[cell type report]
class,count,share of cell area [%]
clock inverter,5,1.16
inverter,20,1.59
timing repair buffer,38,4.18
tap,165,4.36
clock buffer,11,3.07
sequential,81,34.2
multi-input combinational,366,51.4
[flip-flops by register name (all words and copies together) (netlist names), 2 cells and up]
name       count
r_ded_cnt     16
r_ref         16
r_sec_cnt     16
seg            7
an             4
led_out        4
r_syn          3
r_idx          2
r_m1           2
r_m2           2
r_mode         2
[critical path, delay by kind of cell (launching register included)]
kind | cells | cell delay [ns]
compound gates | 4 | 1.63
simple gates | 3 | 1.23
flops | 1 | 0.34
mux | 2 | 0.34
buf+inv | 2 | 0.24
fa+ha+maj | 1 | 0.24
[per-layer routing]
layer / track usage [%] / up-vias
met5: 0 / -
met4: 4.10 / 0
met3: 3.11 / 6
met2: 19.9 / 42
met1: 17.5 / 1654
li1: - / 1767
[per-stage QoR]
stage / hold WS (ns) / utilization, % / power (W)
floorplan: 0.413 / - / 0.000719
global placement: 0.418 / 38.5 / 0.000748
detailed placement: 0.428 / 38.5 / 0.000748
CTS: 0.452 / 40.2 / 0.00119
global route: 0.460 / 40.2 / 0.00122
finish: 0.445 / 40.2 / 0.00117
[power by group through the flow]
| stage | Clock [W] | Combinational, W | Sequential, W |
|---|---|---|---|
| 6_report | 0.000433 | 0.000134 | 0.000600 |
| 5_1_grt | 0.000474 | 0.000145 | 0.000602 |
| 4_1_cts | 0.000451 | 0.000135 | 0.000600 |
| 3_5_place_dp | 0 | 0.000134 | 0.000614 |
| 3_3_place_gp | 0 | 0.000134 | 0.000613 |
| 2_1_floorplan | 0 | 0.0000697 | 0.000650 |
[src/rtl/iob_ctls.sv]
// Count leading or trailing symbols of a word (MODE=1 leading, MODE=0 trailing).
// SYMBOL selects whether zeros (0) or ones (1) are counted; the result is W for a uniform word.
module iob_ctls #(
    parameter int W      = 21,
    parameter int MODE   = 0,
    parameter bit SYMBOL = 1'b0,
    localparam int CNT_W = $clog2(W) + 1
) (
    input  logic [W-1:0]     data_i,
    output logic [CNT_W-1:0] count_o
);

    logic [W-1:0] scan;
    logic         found;

    // Walk the word one bit per step so no variable bit-select is needed
    always_comb begin
        count_o = CNT_W'(W);
        found   = 1'b0;
        scan    = SYMBOL ? data_i : ~data_i;
        for (int i = 0; i < W; i++) begin
            if (MODE == 1) begin
                if (!found && !scan[W-1]) begin
                    count_o = CNT_W'(i);
                    found   = 1'b1;
                end
                scan = scan << 1;
            end else begin
                if (!found && !scan[0]) begin
                    count_o = CNT_W'(i);
                    found   = 1'b1;
                end
                scan = scan >> 1;
            end
        end
    end

endmodule

[src/rtl/iob_lz_norm.sv]
// Two-stage leading-zero normalizer: S1 captures the word and its leading-zero count,
// S2 left-shifts the word so its MSB is set, with valid/ready flow control.
module iob_lz_norm #(
    parameter int W      = 21,
    localparam int CNT_W = $clog2(W) + 1
) (
    input  logic             clk_i,
    input  logic             cke_i,
    input  logic             rst_n_i,
    input  logic [W-1:0]     data_i,
    input  logic             valid_i,
    output logic             ready_o,
    output logic [W-1:0]     data_o,
    output logic [CNT_W-1:0] count_o,
    output logic             zero_o,
    output logic             valid_o,
    input  logic             ready_i
);

    logic             v1;
    logic [W-1:0]     s1_data;
    logic [CNT_W-1:0] s1_lz;
    logic [CNT_W-1:0] lz_in;
    logic             v2;
    logic             s1_en;
    logic             s2_en;

    iob_ctls #(
        .W      (W),
        .MODE   (1),
        .SYMBOL (1'b0)
    ) u_ctls (
        .data_i  (data_i),
        .count_o (lz_in)
    );

    // S2 may load when empty or being drained; S1 may load when empty or S2 takes its word
    assign s2_en   = cke_i & (~v2 | ready_i);
    assign s1_en   = cke_i & (~v1 | s2_en);
    assign ready_o = s1_en;
    assign valid_o = v2;

    // A shift by exactly W is defined in SV to yield zero, which is the all-zero result we want
    always_ff @(posedge clk_i) begin
        if (!rst_n_i) begin
            v1      <= 1'b0;
            s1_data <= '0;
            s1_lz   <= '0;
            v2      <= 1'b0;
            data_o  <= '0;
            count_o <= '0;
            zero_o  <= 1'b0;
        end else begin
            if (s2_en) begin
                v2      <= v1;
                data_o  <= s1_data << s1_lz;
                count_o <= s1_lz;
                zero_o  <= (s1_lz == CNT_W'(W));
            end
            if (s1_en) begin
                v1      <= valid_i;
                s1_data <= data_i;
                s1_lz   <= lz_in;
            end
        end
    end

endmodule

[config.mk]
export PLATFORM = sky130hd
export DESIGN_NAME = iob_lz_norm
export DESIGN_NICKNAME = d
export VERILOG_FILES = /design/src/rtl/iob_ctls.sv /design/src/rtl/iob_lz_norm.sv
export SDC_FILE = /design/constraint.sdc
export NUM_CORES = 1
export LEC_CHECK = 0
export ABC_AREA = 1
export BUFFER_PORTS_ARGS = -buffer_cell sky130_fd_sc_hd__buf_2
export CAP_MARGIN = 40
export CORE_MARGIN = 8
export CORE_UTILIZATION = 50
export CTS_BUF_LIST = sky130_fd_sc_hd__clkbuf_4
export DETAILED_ROUTE_END_ITERATION = 7
export HOLD_SLACK_MARGIN = 0.08
export PLACE_DENSITY_LB_ADDON = 0.25
export SYNTH_ARGS = -nofsm -noshare
export SYNTH_HDL_FRONTEND = slang
export SYNTH_HIERARCHICAL = 1
export SYNTH_SLANG_ARGS = --single-unit
[constraint.sdc]
create_clock -name clk_i -period 2.19 [get_ports clk_i]
set_clock_uncertainty 0.05 [all_clocks]
set_input_delay 0.438 -clock clk_i [delete_from_list [all_inputs] [get_ports clk_i]]
set_output_delay 0.438 -clock clk_i [all_outputs]
set_load 0.02 [all_outputs]
==> results of run 1 <==
worst min-delay path, delay by kind of cell:
kind                   cells  cell delay [ns]
buffers and inverters      1             0.10
AND/OR/NAND/NOR            1             0.05
AO/OA/AOI/OAI              1             0.06
logic make-up after synthesis:
family                 synth area share, %
other                                0.113
AO/OA/AOI/OAI                         13.6
flip-flops                            34.3
buffers and inverters                 9.97
AND/OR/NAND/NOR                       42.0
per-layer routing:
| metal | share of wire (%) | vias to the layer above | wire, um | track usage [%] |
|---|---|---|---|---|
| li1 | - | 1784 | - | - |
| met3 | 5.7 | 17 | 506 | 4.69 |
| met2 | 47 | 115 | 4170 | 30.6 |
| met4 | 2.4 | 0 | 212 | 8.97 |
| met1 | 45 | 1587 | 3970 | 22.1 |
| met5 | 0 | - | 0 | 0 |
placed cells by master (no fill, tap or decap), types with 6 or more instances in the layout:
cell type,n
nand2_1,158
o21ai_0,15
inv_1,28
nor2_1,21
dfxtp_1,57
clkbuf_4,10
nand4_1,12
buf_4,13
buf_2,55
nand3_1,86
a21oi_1,55
inv_2,6
sequential cells by signal, summed over array words and instances (netlist names):
register / cells
count_o: 6
data_o: 21
s1_data: 21
s1_lz: 6
v1: 1
valid_o: 1
zero_o: 1
worst min-delay path by stage:
stage,from,endpoint,slack [ns],depth (start not counted)
floorplan,s1_data[20]$_SDFFE_PN0P_,s1_data[20]$_SDFFE_PN0P_,0.39,2
global placement,data_o[6]$_SDFFE_PN0P_,data_o[6]$_SDFFE_PN0P_,0.40,2
detailed placement,data_o[16]$_SDFFE_PN0P_,data_o[16]$_SDFFE_PN0P_,0.40,2
CTS,valid_i,v1$_SDFFE_PN0P_,0.21,3
global route,valid_i,v1$_SDFFE_PN0P_,0.22,3
finish,valid_i,v1$_SDFFE_PN0P_,0.22,3
stage by stage:
step / power [mW] / instances / area [sq um]
after global routing: 2.59 / 638 / 3740
after detailed placement: 1.72 / 622 / 3600
after global placement: 1.71 / 622 / 3600
after floorplan: 1.57 / 505 / 3320
final: 2.45 / 638 / 3740
after CTS: 2.47 / 638 / 3730
cell type report:
class | instances | area (sq um) | area share (%)
Multi-Input combinational cell | 384 | 1860 | 49.7
Sequential cell | 57 | 1140 | 30.5
Timing Repair Buffer | 68 | 373 | 9.97
Inverter | 36 | 138 | 3.68
Tap cell | 77 | 96.3 | 2.58
Clock buffer | 10 | 75.1 | 2.01
Clock inverter | 6 | 58.8 | 1.57
power by group:
| group | internal [mW] | leakage (nW) | switching, mW |
|---|---|---|---|
| clock | 0.353 | 0.0698 | 0.401 |
| combinational | 0.180 | 1.22 | 0.373 |
| sequential | 1.10 | 0.467 | 0.0476 |
| total | 1.63 | 1.75 | 0.822 |
==> flow_metrics.tcl, run 1 <==
set metrics [dict create \
    grt.total_usage_pct 18.7 \
    nFillCells 638 \
    timing.rr.start "s1_lz[1]$_SDFFE_PN0P_" \
    cp.depth 6 \
    post-cts-setup-buffers 0 \
    period_share_pct 90.6 \
    endpoint "ready_o" \
    postSynth.asyncResetShare_pct 0 \
    grt_overflow 0 \
    synth_edf_count 0 \
    r2r_end "data_o[20]$_SDFFE_PN0P_" \
    crit_fanout 22 \
    core_sq_mm 0.00639 \
    ant_nets 0 \
    crit_type "register to output pin" \
    grt_pass1_vias 3314 \
    dp_slack_ns -0.0638 \
    timing.fmax_mhz 504 \
    ys_warn_count 6 \
    cp_slowest_stage_delay_ns 0.33 \
    grt_max_degree 34 \
    start_util_pct 52.1 \
    synth_ff_type "dfxtp_1" \
    cpMaxStageDelayCell "dfxtp_1" \
    whs_ns 0.224 \
    antennaDiodeCount 0 \
    yosysTopAreaCell "dfxtp_1" \
    critPathArrivalTime_ns 1.50 \
    num_rows 29 \
    clockRootBuffer "clkbuf_4" \
    synth_nets 531 \
    grt_pass1_wl_mm 15.1 \
    worst-path-buf-inv 3 \
    cp-end-kind "output pin" \
    hpwl_mm 6.63 \
    htree_num_levels 3 \
    final_util_pct 58.6 \
    leakage_nw 1.75 \
    portBuffers 55 \
    ys_top_cells_by_area "dfxtp_1, nand2_1, nand3_1" \
    finalMaxSlewViolations 0 \
    syn_area_sq_mm 0.00332 \
    yosys_register_bits 57 \
    required_ns 1.70 \
    synth_cell_types 35 \
    cts.repair.resized 0 \
    wl_per_cell_um 13.9 \
    cellPowerDensity_mw_per_mm2 656 \
    hp-class "input pin to register" \
    io_pins 56 \
    cp-startpoint "valid_o$_SDFFE_PN0P_" \
    final-hold-violation-count 0 \
    fin_nets 582 \
    clock_sinks 57 \
    period_minus_slack_ns 1.98 \
    syn-mean-instance-area_sq_um 6.58 \
    maxCapViolCount 0 \
    peakVddDrop_mv 0.515 \
    gp_congestion 0.930 \
    first_pass_iters 5 \
    status "completed" \
    clock_latency_ns 0.40 \
    die_h_um 97.5 \
    antenna_found_initial 0 \
    cts.path.max_buffers 2 \
    critPathMostFrequentCell "nand2_4" \
    dr.first_iter.drc_count 213 \
    drt-total-wl_mm 8.85 \
    fin_tns_setup_ns 0 \
    synth_cells 505 \
    clkTransAtPathRegs_ns 0.10 \
    vias_per_cell 5.49 \
    cpLargestDelayFamily "buffers and inverters" \
    die_area_sq_mm 0.00951 \
    die_x_um 97.5 \
    synthTopCellsByCount "nand2_1, nand3_1, dfxtp_1, a21oi_1, inv_1" \
    drc 0 \
    rsz0062_at_grt "no" \
    drive_gt1_share_pct 19.6 \
    fin_ws_ns 0.205 \
    rr_worst_depth 8 \
    yosysMostFrequentCell "nand2_1" \
    synth-seq-area-share_pct 34.3 \
    synth_top_area_share_pct 34.3 \
    area_delta_synth_final_pct 12.5 \
    cts_buffers 9 \
    vias 3503 \
    worstPathCellList "inv_1 > o21ai_4 > nand2_4 > nand2_4 > inv_4 > buf_2" \
    rrSetupSlack_ns 0.43 \
    critPathLaunchType "register" \
    cts_hold_buf 0 \
    finalSetupViolCount 0 \
    tritoncts "yes" \
]
Power figures use the tool's default switching activity.
==> inputs of run 2 (changes only) <==
==> constraint.sdc (replaced) <==
create_clock -name clk_i -period 1.9 [get_ports clk_i]
set_clock_uncertainty 0.05 [all_clocks]
set_input_delay 0.38 -clock clk_i [delete_from_list [all_inputs] [get_ports clk_i]]
set_output_delay 0.38 -clock clk_i [all_outputs]
set_load 0.02 [all_outputs]
==> run 2 against run 1 <==
  * Utilization grew 2.8 points
  * Register-to-register slack worse by 0.20 ns
  * Power grew 18%
  * Count of clock-buffer cells in the layout unchanged
  * Cell area grew 4.8%
  * Global-route usage is 1.5 points higher
  * Via count rose by 3.6%
  * Largest power group unchanged
==> flow_metrics.tcl, run 2 (same netlist as run 1, synthesis figures left out) <==
set metrics [dict create \
    status "completed" \
    required_ns 1.47 \
    antennaDiodeCount 0 \
    reg_top3 "data_o: 21 flops, s1_data: 21 flops" \
    drc 0 \
    dr.first_iter.drc_count 238 \
    die_area_sq_mm 0.00951 \
    dp_slack_ns -0.342 \
    vias_per_cell 5.53 \
    rsz0062_at_grt "no" \
    final_util_pct 61.4 \
    core_sq_mm 0.00639 \
    cts.path.max_buffers 2 \
    switching_power_mw 0.993 \
    ant_nets 0 \
    tritoncts "yes" \
    hp-class "input pin to register" \
    p_int_mw 1.91 \
    io_pins 56 \
    layout_commonest_cell "nand2_1" \
    fin_ws_ns 0.0891 \
    placed_area_sq_mm 0.00368 \
    p_sw_share_pct 34.2 \
    p_clk_share_pct 30.9 \
    timing.fmax_mhz 552 \
    period_share_pct 95.3 \
    clock_sinks 57 \
    critPathArrivalTime_ns 1.38 \
    critPathLaunchType "register" \
    drt-total-wl_mm 9.50 \
    crit_fanout 7 \
    finalInstanceArea_sq_mm 0.00392 \
    combPwrFrac_pct 23.7 \
    fin_nets 601 \
    gp_congestion 0.918 \
    finalSetupViolCount 0 \
    leakage_nw 1.85 \
    period_minus_slack_ns 1.81 \
    die_h_um 97.5 \
    cts_hold_buf 0 \
    layout_common_cells "nand2_1, nand3_1, dfxtp_1, a21oi_1, buf_2" \
    peakVddDrop_mv 0.562 \
    grt_pass1_wl_mm 16.2 \
    grt_pass1_vias 3499 \
    drive_gt1_share_pct 22.9 \
    grt_max_degree 26 \
    grt_overflow 0 \
    antenna_found_initial 0 \
    seqPwrFrac_pct 45.4 \
    cts_buffers 9 \
    num_rows 29 \
    first_pass_iters 5 \
    start_util_pct 52.1 \
    cellPowerDensity_mw_per_mm2 740 \
    wl_per_cell_um 14.5 \
    grt.total_usage_pct 20.2 \
    final-hold-violation-count 0 \
    cp-end-kind "output pin" \
    portBuffers 55 \
    clkTransAtPathRegs_ns 0.10 \
    hpwl_mm 6.98 \
    fin_tns_setup_ns 0 \
    whs_ns 0.144 \
    crit_type "register to output pin" \
    die_x_um 97.5 \
    clockRootBuffer "clkbuf_4" \
    area_delta_synth_final_pct 18.0 \
    htree_num_levels 3 \
    vias 3630 \
    clock_latency_ns 0.42 \
    finalMaxSlewViolations 0 \
    maxCapViolCount 0 \
]
==> run 2: cell count changes in the layout (fill, tap and decap cells not counted), sizes merged <==
cell	previous run	this run
buf	68	86
clkinv	4	5
==> run 2: routing by layer <==
| layer | vias up | part of all wire [%] | global-route usage, % |
|---|---|---|---|
| li1 | 1820 | - | - |
| met1 | 1692 | 45 | 24.3 |
| met2 | 101 | 49 | 33.0 |
| met3 | 17 | 4.7 | 5.12 |
| met4 | 0 | 1.9 | 8.51 |
| met5 | - | 0 | 0 |
==> run 2: worst paths after layout <==
path | startpoint | endpoint | slack [ns] | cells past startpoint
setup / recovery | valid_o$_SDFFE_PN0P_ | ready_o | 0.09 | 6
hold / removal | valid_i | v1$_SDFFE_PN0P_ | 0.14 | 3
setup reg to reg | valid_o$_SDFFE_PN0P_ | data_o[14]$_SDFFE_PN0P_ | 0.23 | 11
hold reg to reg | data_o[5]$_SDFFE_PN0P_ | data_o[5]$_SDFFE_PN0P_ | 0.42 | 2
==> run 2: final cells by class <==
class | instances | area [sq um]
Fill cell | 616 | 2460
Multi-Input combinational cell | 384 | 1880
Sequential cell | 57 | 1140
Timing Repair Buffer | 86 | 510
Inverter | 36 | 148
Tap cell | 77 | 96.3
Clock buffer | 10 | 75.1
Clock inverter | 6 | 58.8
Timing Repair inverter | 1 | 8.76
==> run 2: worst max-delay path, cell delays in order, from the launching register on <==
cell,delay [ns]
dfxtp_2,0.35
inv_2,0.05
o21ai_4,0.15
nand2_4,0.09
nand2_8,0.11
clkinv_8,0.06
buf_4,0.15
==> run 2: through the flow <==
| step | instances | power (mW) |
|---|---|---|
| final | 657 | 2.90 |
| after global routing | 657 | 3.06 |
| after CTS | 650 | 2.89 |
| after detailed placement | 633 | 2.00 |
| after global placement | 633 | 1.99 |
| after floorplan | 505 | 1.81 |
==> run 2: timing repair <==
item,4_1_cts,5_1_grt
gates cloned,0,1
hold endpoints to repair,0,0
gates resized for setup,3,10
setup endpoints to repair,1,4
buffers inserted,1,6
pin swaps,1,3
==> run 2: power groups by stage <==
stage / combinational [mW] / sequential, mW / clock (mW)
5_1_grt: 0.772 / 1.33 / 0.964
3_3_place_gp: 0.646 / 1.34 / 0
6_report: 0.689 / 1.32 / 0.897
4_1_cts: 0.665 / 1.32 / 0.908
3_5_place_dp: 0.654 / 1.34 / 0
2_1_floorplan: 0.435 / 1.37 / 0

§

Exercise description = All that belongs in the answer is the run of lines above from the line containing "export SYNTH_HDL_FRONTEND = slang" through the line containing "set_input_delay 0.438 -clock", exactly as written.

Answer to this task =
export SYNTH_HDL_FRONTEND = slang
export SYNTH_HIERARCHICAL = 1
export SYNTH_SLANG_ARGS = --single-unit
[constraint.sdc]
create_clock -name clk_i -period 2.19 [get_ports clk_i]
set_clock_uncertainty 0.05 [all_clocks]
set_input_delay 0.438 -clock clk_i [delete_from_list [all_inputs] [get_ports clk_i]]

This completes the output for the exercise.